At least 3-4 children in every class suffer from lung diseases such as asthma, sickle cell disease or cystic fibrosis, and lung diseases are the most common cause of long term illness in children. Understanding how the lungs work and develop during childhood is important for the diagnosis and management of these conditions.
One way to understand how the lungs work is by doing some breathing tests. Breathing tests are now available even for very young children, but we need to know what to expect in a healthy child before we can detect if lung disease is present in those with breathing difficulties.
We know that some factors affect how lungs grow, such as height, age and sex:
During childhood, lung function increases with age and height. The graph above shows values of Forced Expired Volume in 0.5 second (The amount of air which can be forcibly exhaled from the lungs in the first 0.5s after taking the deepest breath possible) in 622 healthy children from 0-9 years of age. It demonstrates that height (and age) is a major determinant of lung growth.
The graph above shows how lung function changes throughout life. During childhood lung function increases rapidly until 20-25 years of age. Up until puberty, lung function is similar in boys and girls of the same height and age, however as children go through puberty, chest growth is more rapid in boys and subsequently men on average have larger lungs than women of the same age and height.

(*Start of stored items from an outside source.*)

==> src/rtl/uart_rx_if.sv <==
// Byte handshake between uart_rx (master) and the card logic (slave),
// plus the one-cycle framing/overrun error pulses.
interface uart_rx_if;
   logic       o_valid;
   logic [7:0] o_data;
   logic       i_ready;
   logic       o_frameError;
   logic       o_overrun;

   modport master (output o_valid, o_data, o_frameError, o_overrun, input i_ready);
   modport slave  (input o_valid, o_data, o_frameError, o_overrun, output i_ready);
endinterface

==> src/rtl/uart_rx.sv <==
// 8N1 UART receiver (8N2 accepted) with valid/ready output and error pulses.
// Define UART_RX_FIFO_EN for a FIFO_DEPTH-entry receive FIFO instead of a single holding register.
module uart_rx #(
   parameter int CLK_DIVIDE = 868
`ifdef UART_RX_FIFO_EN
   ,
   parameter int FIFO_DEPTH = 4
`endif
) (
   input  logic      i_clk,
   input  logic      i_resetn,
   input  logic      i_serialIn,
   uart_rx_if.master rx_if
);
   localparam int            CW       = $clog2(CLK_DIVIDE) + 1;
   localparam logic [CW-1:0] HALF_BIT = CW'(CLK_DIVIDE / 2);
   localparam logic [CW-1:0] FULL_BIT = CW'(CLK_DIVIDE);
   localparam logic [CW-1:0] CNT_ONE  = CW'(1);

   typedef enum logic [2:0] {WAIT_IDLE, IDLE, START, DATA, STOP} state_t;

   logic          sync_q;
   logic          rx_q;
   state_t        state_q, state_d;
   logic [CW-1:0] clk_count_q, clk_count_d;
   logic [2:0]    bit_count_q, bit_count_d;
   logic [7:0]    shift_q, shift_d;
   logic          frame_error_q, frame_error_d;
   logic          overrun_q, overrun_d;
   logic          push;

   always_comb begin
      state_d       = state_q;
      clk_count_d   = clk_count_q + CNT_ONE;
      bit_count_d   = bit_count_q;
      shift_d       = shift_q;
      push          = 1'b0;
      frame_error_d = 1'b0;
      case (state_q)
         WAIT_IDLE: if (rx_q) state_d = IDLE;
         IDLE: begin
            if (!rx_q) begin
               clk_count_d = '0;
               state_d     = START;
            end
         end
         START: begin
            if (clk_count_q == HALF_BIT) begin
               if (!rx_q) begin
                  clk_count_d = '0;
                  bit_count_d = '0;
                  state_d     = DATA;
               end else begin
                  state_d = IDLE;
               end
            end
         end
         DATA: begin
            if (clk_count_q == FULL_BIT) begin
               shift_d     = {rx_q, shift_q[7:1]};
               clk_count_d = '0;
               if (bit_count_q == 3'd7) state_d = STOP;
               else                     bit_count_d = bit_count_q + 3'd1;
            end
         end
         STOP: begin
            // Only one stop bit is checked; a second one just reads as idle.
            if (clk_count_q == FULL_BIT) begin
               if (rx_q) begin
                  push    = 1'b1;
                  state_d = IDLE;
               end else begin
                  frame_error_d = 1'b1;
                  state_d       = WAIT_IDLE;
               end
            end
         end
         default: state_d = WAIT_IDLE;
      endcase
   end

   // Synchronizer flops reset high so a held-low line is not mistaken for a start.
   always_ff @(posedge i_clk or negedge i_resetn) begin
      if (!i_resetn) begin
         sync_q        <= 1'b1;
         rx_q          <= 1'b1;
         state_q       <= WAIT_IDLE;
         clk_count_q   <= '0;
         bit_count_q   <= '0;
         shift_q       <= '0;
         frame_error_q <= 1'b0;
      end else begin
         sync_q        <= i_serialIn;
         rx_q          <= sync_q;
         state_q       <= state_d;
         clk_count_q   <= clk_count_d;
         bit_count_q   <= bit_count_d;
         shift_q       <= shift_d;
         frame_error_q <= frame_error_d;
      end
   end

`ifdef UART_RX_FIFO_EN
   localparam int          AW      = $clog2(FIFO_DEPTH);
   localparam logic [AW:0] PTR_ONE = (AW + 1)'(1);

   logic [7:0]  mem_q [FIFO_DEPTH];
   logic [7:0]  mem_d [FIFO_DEPTH];
   logic [AW:0] wr_ptr_q, wr_ptr_d;
   logic [AW:0] rd_ptr_q, rd_ptr_d;
   logic        empty, full, pop;

   // The extra pointer bit tells a full FIFO from an empty one.
   assign empty = (wr_ptr_q == rd_ptr_q);
   assign full  = (wr_ptr_q[AW] != rd_ptr_q[AW]) && (wr_ptr_q[AW-1:0] == rd_ptr_q[AW-1:0]);
   assign pop   = !empty && rx_if.i_ready;

   always_comb begin
      mem_d     = mem_q;
      wr_ptr_d  = wr_ptr_q;
      rd_ptr_d  = pop ? rd_ptr_q + PTR_ONE : rd_ptr_q;
      overrun_d = 1'b0;
      if (push) begin
         if (!full || pop) begin
            mem_d[wr_ptr_q[AW-1:0]] = shift_q;
            wr_ptr_d                = wr_ptr_q + PTR_ONE;
         end else begin
            overrun_d = 1'b1;
         end
      end
   end

   always_ff @(posedge i_clk or negedge i_resetn) begin
      if (!i_resetn) begin
         for (int i = 0; i < FIFO_DEPTH; i++) mem_q[i] <= '0;
         wr_ptr_q  <= '0;
         rd_ptr_q  <= '0;
         overrun_q <= 1'b0;
      end else begin
         mem_q     <= mem_d;
         wr_ptr_q  <= wr_ptr_d;
         rd_ptr_q  <= rd_ptr_d;
         overrun_q <= overrun_d;
      end
   end

   assign rx_if.o_valid = !empty;
   assign rx_if.o_data  = mem_q[rd_ptr_q[AW-1:0]];
`else
   logic       valid_q, valid_d;
   logic [7:0] data_q, data_d;
   logic       pop;

   assign pop = valid_q && rx_if.i_ready;

   // A pop frees the register in the same cycle, so a simultaneous push is kept.
   always_comb begin
      valid_d   = valid_q && !pop;
      data_d    = data_q;
      overrun_d = 1'b0;
      if (push) begin
         if (!valid_q || pop) begin
            valid_d = 1'b1;
            data_d  = shift_q;
         end else begin
            overrun_d = 1'b1;
         end
      end
   end

   always_ff @(posedge i_clk or negedge i_resetn) begin
      if (!i_resetn) begin
         valid_q   <= 1'b0;
         data_q    <= '0;
         overrun_q <= 1'b0;
      end else begin
         valid_q   <= valid_d;
         data_q    <= data_d;
         overrun_q <= overrun_d;
      end
   end

   assign rx_if.o_valid = valid_q;
   assign rx_if.o_data  = data_q;
`endif

   assign rx_if.o_frameError = frame_error_q;
   assign rx_if.o_overrun    = overrun_q;
endmodule

==> src/flat_wrapper.sv <==
// flat-port wrapper written by rule: the top's interface ports become plain ports
module uart_rx_flat 
#(
   parameter int CLK_DIVIDE = 868

)
  (i_clk, i_resetn, i_serialIn, rx_if_o_valid, rx_if_o_data, rx_if_o_frameError, rx_if_o_overrun, rx_if_i_ready);
  uart_rx_if rx_if_i ();
  input  logic i_clk;
  input  logic i_resetn;
  input  logic i_serialIn;
  output wire logic [$bits(rx_if_i.o_valid)-1:0] rx_if_o_valid;
  output wire logic [$bits(rx_if_i.o_data)-1:0] rx_if_o_data;
  output wire logic [$bits(rx_if_i.o_frameError)-1:0] rx_if_o_frameError;
  output wire logic [$bits(rx_if_i.o_overrun)-1:0] rx_if_o_overrun;
  input wire logic [$bits(rx_if_i.i_ready)-1:0] rx_if_i_ready;
  assign rx_if_o_valid = rx_if_i.o_valid;
  assign rx_if_o_data = rx_if_i.o_data;
  assign rx_if_o_frameError = rx_if_i.o_frameError;
  assign rx_if_o_overrun = rx_if_i.o_overrun;
  assign rx_if_i.i_ready = rx_if_i_ready;
  uart_rx #(.CLK_DIVIDE(CLK_DIVIDE)) u_core (.i_clk(i_clk), .i_resetn(i_resetn), .i_serialIn(i_serialIn), .rx_if(rx_if_i));
endmodule
==> config.mk <==
export PLATFORM = sky130hd
export DESIGN_NAME = uart_rx_flat
export DESIGN_NICKNAME = d
export VERILOG_FILES = /design/src/rtl/uart_rx_if.sv /design/src/rtl/uart_rx.sv /design/src/flat_wrapper.sv
export SDC_FILE = /design/constraint.sdc
export NUM_CORES = 1
export LEC_CHECK = 0
export BUFFER_PORTS_ARGS = -buffer_cell sky130_fd_sc_hd__buf_2
export CAP_MARGIN = 20
export CORE_MARGIN = 4
export CORE_UTILIZATION = 50
export CTS_CLUSTER_SIZE = 8
export DETAILED_ROUTE_END_ITERATION = 7
export PLACE_DENSITY = 0.79
export SYNTH_ARGS = -nofsm -noshare
export SYNTH_HDL_FRONTEND = slang
export SYNTH_SLANG_ARGS = --single-unit
==> constraint.sdc <==
create_clock -name i_clk -period 2.4 [get_ports i_clk]
set_clock_uncertainty 0.1 [all_clocks]
set_input_delay 0.12 -clock i_clk [delete_from_list [all_inputs] [get_ports i_clk]]
set_output_delay 0.12 -clock i_clk [all_outputs]
set_load 0.02 [all_outputs]
==> flow_summary.yaml <==
layout:
  area_growth_syn_to_layout_pct: 12.8
  nets: 189
  layout-drive-gt1-share: 0.282
  post-route-util: 0.603
  final_area_um2: 2090
  fill_cells: 269
  diodes: 0
floorplan:
  die_y_um: 68.9
  row_count: 21
  die_area_um2: 4750
  core_um2: 3470
  initial_core_util: 0.535
  ioPinCount: 15
  die-width_um: 68.9
sta:
  tightest_slew_ps: 814
  rsz0062_at_grt: "no"
  fin_crit_ps: 1900
  maxSlewHeadroom: 0.457
  finalSetupViolCount: 0
  finalHoldViolCount: 0
  fin_setup_tns_ps: 0
  period_share: 0.792
  slew_violations: 0
  max_freq_mhz: 526
synthesis:
  yosysSeqAreaShare: 0.514
  syn_area_um2: 1850
  synth_seq_cells: 38
  ys_warn_count: 0
  syn_area_per_cell_um2: 11.7
  ys_types: 38
  synth_fp_nets: 168
  syn_inst: 159
clock_tree:
  clkSinkCount: 38
  cts-root-buf: "clkbuf_8"
  h-tree-depth: 2
  cts_tree: "done"
  clk_pin_slew_ps: 70
  cts_made_buffers: 5
  clock_latency_ps: 290
  cts_buffer_depth: 2
global_route:
  grt_pass1_vias: 1267
  grt_max_degree: 39
  grtUsageTotal: 0.178
  overflow: 0
  grt_pass1_wl_um: 5990
  antenna_found_initial: 0
detailed_routing:
  wl_per_cell_um: 15.2
  num_vias: 1261
  drt_iter0_drc: 135
  via_per_inst: 5.56
  wl_um: 3460
  drc_errors: 0
  firstDrtPassIters: 4
  antenna_left: 0
worst_setup_path:
  critPathCaptureType: "flip-flop"
  cp.required_ps: 2470
  startpoint_type: "flip-flop"
  crit_type: "reg -> reg"
  crit_arrival_ps: 1970
  crit_path_max_fanout: 8
place:
  place_congestion: 0.828
  dp_hpwl_um: 2450
  portBuffers: 14
  dpl-instance-area_um2: 1980
power_and_ir_drop:
  max-vdd-ir-drop_v: 0.000471
  finalPower_uw: 1500
  power_density_nw_per_um2: 718
  cellLeakagePower_uw: 0.000989
outcome:
  status: "finished, final reports clean"
run:
  max-cap-violations: 0
worst_hold_path:
  hold_path.class: "in -> reg"
==> critical path, stage by stage, from the launching register on <==
cell and delay, ps:
dfrtp_1 430, inv_1 100, ha_1 150, and4b_4 280, nand4_4 150, nor2_8 210, mux2_2 360
==> where the power goes <==
part	switching, µW	leakage [µW]	internal [µW]
clock	216	0.0000482	232
combinational	142	0.000438	111
sequential	95.1	0.000502	707
==> timing repair <==
action,CTS,global route
buffers inserted,0,0
hold endpoints to repair,37,0
gates resized for setup,0,0
hold buffers,2,0
==> layout by cell type, fill, tap and decap left out, types with 2 or more instances in the layout <==
cell type      synthesis  final
a21oi_1                5      5
buf_2                  3     14
buf_4                  0      3
clkbuf_8               0      6
dfrtp_1               36     36
dfstp_2                2      2
dlygate4sd3_1          0      2
ha_1                   5      5
inv_1                  4      4
mux2_2                16     16
nand2_1               11     11
nand2b_1               3      3
nand3_1               11     11
nand3b_1               2      2
nor2_1                 4      4
nor2_8                 2      2
nor3_1                15     15
nor4_1                 4      4
o211ai_1               3      3
o21ai_0                5      5
xnor2_1                7      7
xor2_1                 2      2
==> area by class of cell <==
class	count	area [µm²]	area share
clock inverter	1	5.00	0.00239
clock buffer	7	86.3	0.0413
inverter	4	15.0	0.00718
sequential	38	953	0.456
tap	46	57.6	0.0275
timing repair buffer	19	113	0.0538
multi-input combinational	112	862	0.412
==> stage by stage <==
step | std cells | hold slack (ps) | setup slack [ps]
2_1_floorplan | 159 | -276 | 631
3_3_place_gp | 217 | 126 | 579
3_5_place_dp | 217 | 128 | 517
4_1_cts | 227 | 43.1 | 490
5_1_grt | 227 | 62.3 | 402
6_report | 227 | 51.0 | 499
==> registers in the layout, indices dropped and copies added, names as in the netlist <==
register / flops
u_core.state_q: 3
u_core.sync_q: 1
u_core.clk_count_q: 11
u_core.shift_q: 8
u_core.rx_if.o_valid: 1
u_core.rx_if.o_data: 8
u_core.rx_if.o_overrun: 1
u_core.bit_count_q: 3
u_core.rx_if.o_frameError: 1
u_core.rx_q: 1
==> cell families after synthesis <==
logic type,count (synthesis),synth area share
AO/OA/AOI/OAI,18,0.0621
XOR/XNOR,9,0.0425
adder cells (fa/ha/maj),5,0.0337
buffers and inverters,9,0.0209
flip-flops,38,0.514
multiplexers,16,0.0972
AND/OR/NAND/NOR,64,0.229
==> routing by layer <==
| layer | vias to the layer above | share of wire | wire [µm] | global-route usage |
|---|---|---|---|---|
| li1 | 614 | - | - | - |
| met1 | 613 | 0.44 | 1530 | 0.226 |
| met2 | 29 | 0.48 | 1670 | 0.273 |
| met3 | 5 | 0.055 | 189 | 0.0567 |
| met4 | 0 | 0.022 | 75 | 0.0900 |
| met5 | - | 0 | 0 | 0 |
==> path summary, 6_finish.rpt <==
| check | startpoint | cells after the start | end | slack, ps |
|---|---|---|---|---|
| hold / removal | rx_if_i_ready | 3 | u_core.rx_if.o_overrun$_DFF_PN0_ | 50 |
| max in group asynchronous | i_resetn | 2 | u_core.rx_if.o_data[0]$_DFFE_PN0P_ | 1330 |
| min in group asynchronous | i_resetn | 2 | u_core.state_q[2]$_DFFE_PN0P_ | 360 |
| setup reg to reg | u_core.clk_count_q[0]$_DFF_PN0_ | 6 | u_core.rx_if.o_data[6]$_DFFE_PN0P_ | 500 |
| setup / recovery | u_core.clk_count_q[0]$_DFF_PN0_ | 6 | u_core.rx_if.o_data[6]$_DFFE_PN0P_ | 500 |
| hold reg to reg | u_core.sync_q$_DFF_PN1_ | 0 | u_core.rx_q$_DFF_PN1_ | 270 |
==> synthesized netlist by cell type <==
cell type,count,area [µm²]
a21oi_1,5,25.0
a221oi_1,1,8.76
a311oi_1,1,8.76
a32oi_1,1,8.76
and2b_1,1,7.51
and2b_2,1,8.76
and4b_1,1,10.0
and4b_4,1,13.8
and4bb_4,1,16.3
buf_2,3,15.0
clkbuf_1,1,3.75
clkbuf_2,1,5.00
dfrtp_1,36,901
dfstp_2,2,52.6
ha_1,5,62.6
inv_1,4,15.0
mux2_2,16,180
nand2_1,11,41.3
nand2b_1,3,18.8
nand3_1,11,55.1
nand3_4,1,17.5
nand3b_1,2,15.0
nand4_4,1,21.3
nor2_1,4,15.0
nor2_8,2,40.0
nor2b_1,1,6.26
nor3_1,15,75.1
nor3b_1,1,7.51
nor3b_4,1,18.8
nor4_1,4,25.0
o211ai_1,3,22.5
o21a_1,1,7.51
o21ai_0,5,25.0
o32ai_1,1,8.76
or2_1,1,6.26
or2_2,1,6.26
xnor2_1,7,61.3
xor2_1,2,17.5
(Power assumes the default switching activity.)
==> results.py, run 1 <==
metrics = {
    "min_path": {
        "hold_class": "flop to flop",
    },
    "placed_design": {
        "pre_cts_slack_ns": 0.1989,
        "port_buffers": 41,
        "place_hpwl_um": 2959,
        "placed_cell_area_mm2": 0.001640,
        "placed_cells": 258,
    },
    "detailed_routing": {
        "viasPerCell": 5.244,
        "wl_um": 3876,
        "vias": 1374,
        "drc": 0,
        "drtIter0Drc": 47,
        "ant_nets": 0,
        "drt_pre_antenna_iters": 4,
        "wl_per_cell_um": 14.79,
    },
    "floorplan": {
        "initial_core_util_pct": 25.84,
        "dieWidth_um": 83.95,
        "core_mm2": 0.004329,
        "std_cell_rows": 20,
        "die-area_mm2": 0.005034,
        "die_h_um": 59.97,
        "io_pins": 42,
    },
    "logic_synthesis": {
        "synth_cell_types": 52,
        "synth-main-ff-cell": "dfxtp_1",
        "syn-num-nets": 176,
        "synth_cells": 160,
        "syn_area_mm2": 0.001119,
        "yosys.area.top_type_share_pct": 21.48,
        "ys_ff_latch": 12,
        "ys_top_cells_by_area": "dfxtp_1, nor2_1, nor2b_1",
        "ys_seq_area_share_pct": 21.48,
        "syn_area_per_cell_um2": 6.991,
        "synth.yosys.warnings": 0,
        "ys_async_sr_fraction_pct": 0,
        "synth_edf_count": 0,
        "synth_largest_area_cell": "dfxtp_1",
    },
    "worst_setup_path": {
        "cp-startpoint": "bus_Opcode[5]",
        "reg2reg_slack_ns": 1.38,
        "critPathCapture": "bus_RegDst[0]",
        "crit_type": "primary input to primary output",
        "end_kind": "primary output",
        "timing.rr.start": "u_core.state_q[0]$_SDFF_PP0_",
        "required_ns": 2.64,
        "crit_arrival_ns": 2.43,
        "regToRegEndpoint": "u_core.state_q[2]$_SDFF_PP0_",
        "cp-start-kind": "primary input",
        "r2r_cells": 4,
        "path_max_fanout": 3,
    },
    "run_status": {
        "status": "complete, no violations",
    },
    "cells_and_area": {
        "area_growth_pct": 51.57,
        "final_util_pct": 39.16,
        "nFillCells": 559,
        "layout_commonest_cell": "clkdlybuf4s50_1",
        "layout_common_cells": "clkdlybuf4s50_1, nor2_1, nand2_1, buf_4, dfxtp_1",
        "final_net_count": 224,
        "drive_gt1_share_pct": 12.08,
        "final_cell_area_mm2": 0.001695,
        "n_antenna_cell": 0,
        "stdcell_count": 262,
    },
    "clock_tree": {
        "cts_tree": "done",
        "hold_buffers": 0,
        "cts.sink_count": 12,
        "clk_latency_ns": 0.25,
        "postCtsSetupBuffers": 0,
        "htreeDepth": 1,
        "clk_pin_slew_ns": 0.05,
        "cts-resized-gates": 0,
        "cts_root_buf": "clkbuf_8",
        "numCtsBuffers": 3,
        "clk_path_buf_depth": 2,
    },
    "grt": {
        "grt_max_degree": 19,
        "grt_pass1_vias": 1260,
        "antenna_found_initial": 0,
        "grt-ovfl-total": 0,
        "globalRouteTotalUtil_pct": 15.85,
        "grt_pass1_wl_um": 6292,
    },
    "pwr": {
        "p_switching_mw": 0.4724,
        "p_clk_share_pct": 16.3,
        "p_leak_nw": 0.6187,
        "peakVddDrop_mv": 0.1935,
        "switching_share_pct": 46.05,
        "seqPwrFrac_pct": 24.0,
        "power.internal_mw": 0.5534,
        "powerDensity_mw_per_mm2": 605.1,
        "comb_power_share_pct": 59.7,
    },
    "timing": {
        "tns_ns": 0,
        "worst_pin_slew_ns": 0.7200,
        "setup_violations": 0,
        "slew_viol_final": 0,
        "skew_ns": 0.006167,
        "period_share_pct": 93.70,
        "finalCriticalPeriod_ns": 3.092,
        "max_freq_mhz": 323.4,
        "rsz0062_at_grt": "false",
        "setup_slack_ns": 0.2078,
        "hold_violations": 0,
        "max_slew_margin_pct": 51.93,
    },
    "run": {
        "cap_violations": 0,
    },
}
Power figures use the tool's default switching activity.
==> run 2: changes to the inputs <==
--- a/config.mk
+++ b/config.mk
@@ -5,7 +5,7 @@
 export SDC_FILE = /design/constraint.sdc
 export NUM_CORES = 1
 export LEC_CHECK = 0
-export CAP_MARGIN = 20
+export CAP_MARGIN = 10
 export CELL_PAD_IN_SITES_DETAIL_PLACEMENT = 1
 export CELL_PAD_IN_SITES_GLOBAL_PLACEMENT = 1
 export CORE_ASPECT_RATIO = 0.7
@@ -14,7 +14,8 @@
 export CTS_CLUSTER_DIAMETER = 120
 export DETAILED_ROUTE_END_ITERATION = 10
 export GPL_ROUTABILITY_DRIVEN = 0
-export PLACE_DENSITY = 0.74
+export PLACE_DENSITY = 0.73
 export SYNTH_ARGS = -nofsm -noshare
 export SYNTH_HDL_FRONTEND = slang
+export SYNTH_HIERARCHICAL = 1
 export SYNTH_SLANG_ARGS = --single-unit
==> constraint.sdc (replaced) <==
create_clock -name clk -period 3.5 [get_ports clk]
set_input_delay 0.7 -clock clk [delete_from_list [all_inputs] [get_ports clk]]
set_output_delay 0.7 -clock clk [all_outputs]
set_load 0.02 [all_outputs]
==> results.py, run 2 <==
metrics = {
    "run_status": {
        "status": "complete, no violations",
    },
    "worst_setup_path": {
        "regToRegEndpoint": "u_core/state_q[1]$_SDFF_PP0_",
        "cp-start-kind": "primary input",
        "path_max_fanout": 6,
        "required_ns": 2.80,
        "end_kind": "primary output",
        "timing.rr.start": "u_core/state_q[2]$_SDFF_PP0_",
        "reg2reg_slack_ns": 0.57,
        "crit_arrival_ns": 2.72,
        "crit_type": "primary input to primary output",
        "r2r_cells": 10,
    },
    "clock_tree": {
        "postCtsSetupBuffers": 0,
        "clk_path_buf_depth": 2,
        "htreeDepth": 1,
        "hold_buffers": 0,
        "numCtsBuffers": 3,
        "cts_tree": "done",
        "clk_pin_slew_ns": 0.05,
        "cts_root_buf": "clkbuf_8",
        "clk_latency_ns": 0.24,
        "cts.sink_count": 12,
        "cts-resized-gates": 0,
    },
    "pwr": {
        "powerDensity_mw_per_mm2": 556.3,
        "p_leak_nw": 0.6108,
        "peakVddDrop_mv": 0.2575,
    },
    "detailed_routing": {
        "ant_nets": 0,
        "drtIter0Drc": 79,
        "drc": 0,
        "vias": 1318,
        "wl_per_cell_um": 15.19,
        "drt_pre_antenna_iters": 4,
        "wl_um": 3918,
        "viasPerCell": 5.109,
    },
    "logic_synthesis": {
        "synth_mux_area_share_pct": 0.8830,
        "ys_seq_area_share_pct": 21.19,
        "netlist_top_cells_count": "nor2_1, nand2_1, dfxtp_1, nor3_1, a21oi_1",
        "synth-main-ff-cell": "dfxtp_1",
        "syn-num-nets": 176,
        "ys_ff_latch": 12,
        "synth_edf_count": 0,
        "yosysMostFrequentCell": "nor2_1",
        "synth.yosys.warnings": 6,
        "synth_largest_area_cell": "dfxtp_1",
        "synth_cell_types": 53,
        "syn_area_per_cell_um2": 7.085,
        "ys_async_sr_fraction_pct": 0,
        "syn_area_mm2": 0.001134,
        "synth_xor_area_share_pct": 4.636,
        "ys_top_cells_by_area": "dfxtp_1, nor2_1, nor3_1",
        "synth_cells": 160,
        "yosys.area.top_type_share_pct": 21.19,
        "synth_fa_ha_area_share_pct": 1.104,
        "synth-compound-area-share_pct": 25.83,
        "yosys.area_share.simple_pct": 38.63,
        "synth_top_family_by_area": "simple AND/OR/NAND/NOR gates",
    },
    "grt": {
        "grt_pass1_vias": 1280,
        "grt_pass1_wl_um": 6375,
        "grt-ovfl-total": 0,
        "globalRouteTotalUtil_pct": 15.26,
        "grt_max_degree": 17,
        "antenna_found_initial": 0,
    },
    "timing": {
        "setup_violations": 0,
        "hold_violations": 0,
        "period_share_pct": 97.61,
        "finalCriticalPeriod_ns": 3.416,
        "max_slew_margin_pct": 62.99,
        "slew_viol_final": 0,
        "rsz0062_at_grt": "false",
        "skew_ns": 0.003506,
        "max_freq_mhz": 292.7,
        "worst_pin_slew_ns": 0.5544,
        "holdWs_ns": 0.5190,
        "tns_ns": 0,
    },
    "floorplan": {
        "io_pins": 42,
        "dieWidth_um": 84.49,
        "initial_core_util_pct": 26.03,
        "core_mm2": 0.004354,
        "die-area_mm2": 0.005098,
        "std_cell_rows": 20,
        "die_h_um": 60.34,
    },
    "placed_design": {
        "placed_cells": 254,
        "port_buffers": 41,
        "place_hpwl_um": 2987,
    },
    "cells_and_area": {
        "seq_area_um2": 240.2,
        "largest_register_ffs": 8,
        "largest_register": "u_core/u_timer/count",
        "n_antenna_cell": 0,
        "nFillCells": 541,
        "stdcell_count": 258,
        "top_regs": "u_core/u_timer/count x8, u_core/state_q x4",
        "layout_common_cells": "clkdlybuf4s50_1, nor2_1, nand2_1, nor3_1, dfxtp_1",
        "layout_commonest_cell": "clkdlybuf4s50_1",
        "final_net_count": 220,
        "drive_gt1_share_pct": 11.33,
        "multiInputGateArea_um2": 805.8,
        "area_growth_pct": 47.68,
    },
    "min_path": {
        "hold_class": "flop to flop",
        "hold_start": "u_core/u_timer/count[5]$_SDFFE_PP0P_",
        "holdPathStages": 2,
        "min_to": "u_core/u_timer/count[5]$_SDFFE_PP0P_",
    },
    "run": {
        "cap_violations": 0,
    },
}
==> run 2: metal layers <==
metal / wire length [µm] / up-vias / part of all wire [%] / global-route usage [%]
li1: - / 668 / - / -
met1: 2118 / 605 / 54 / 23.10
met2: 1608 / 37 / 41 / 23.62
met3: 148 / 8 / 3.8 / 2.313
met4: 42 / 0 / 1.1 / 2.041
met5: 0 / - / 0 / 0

As shown above, the lungs grow rapidly during childhood so ‘expected values’ are usually based on height. However, this does not take ethnicity into account.
It has been shown previously that lung function (vital capacity) in healthy black soldiers was 6 to 12% lower than in white European soldiers.
The differences are thought to be due to differences in body physique and proportions.
Therefore, the relative contribution of body shape, size and composition needs to be investigated further in order to understand the underlying basis for the ethnic differences observed.
Our team has recently developed improved ‘lung growth charts’ for white European children, but these are not suitable for children from other ethnic groups, in whom respiratory diseases are very common. We therefore need to study lots of healthy children of all ethnicities, so that we can treat all children equally. In this study we investigated the relationship between body size and composition and lung growth in healthy children of all ethnicities (SLIC study). This has improved our understanding of how the lungs change as children grow and how to interpret the lung function results of children with lung disease irrespective of ethnic origin.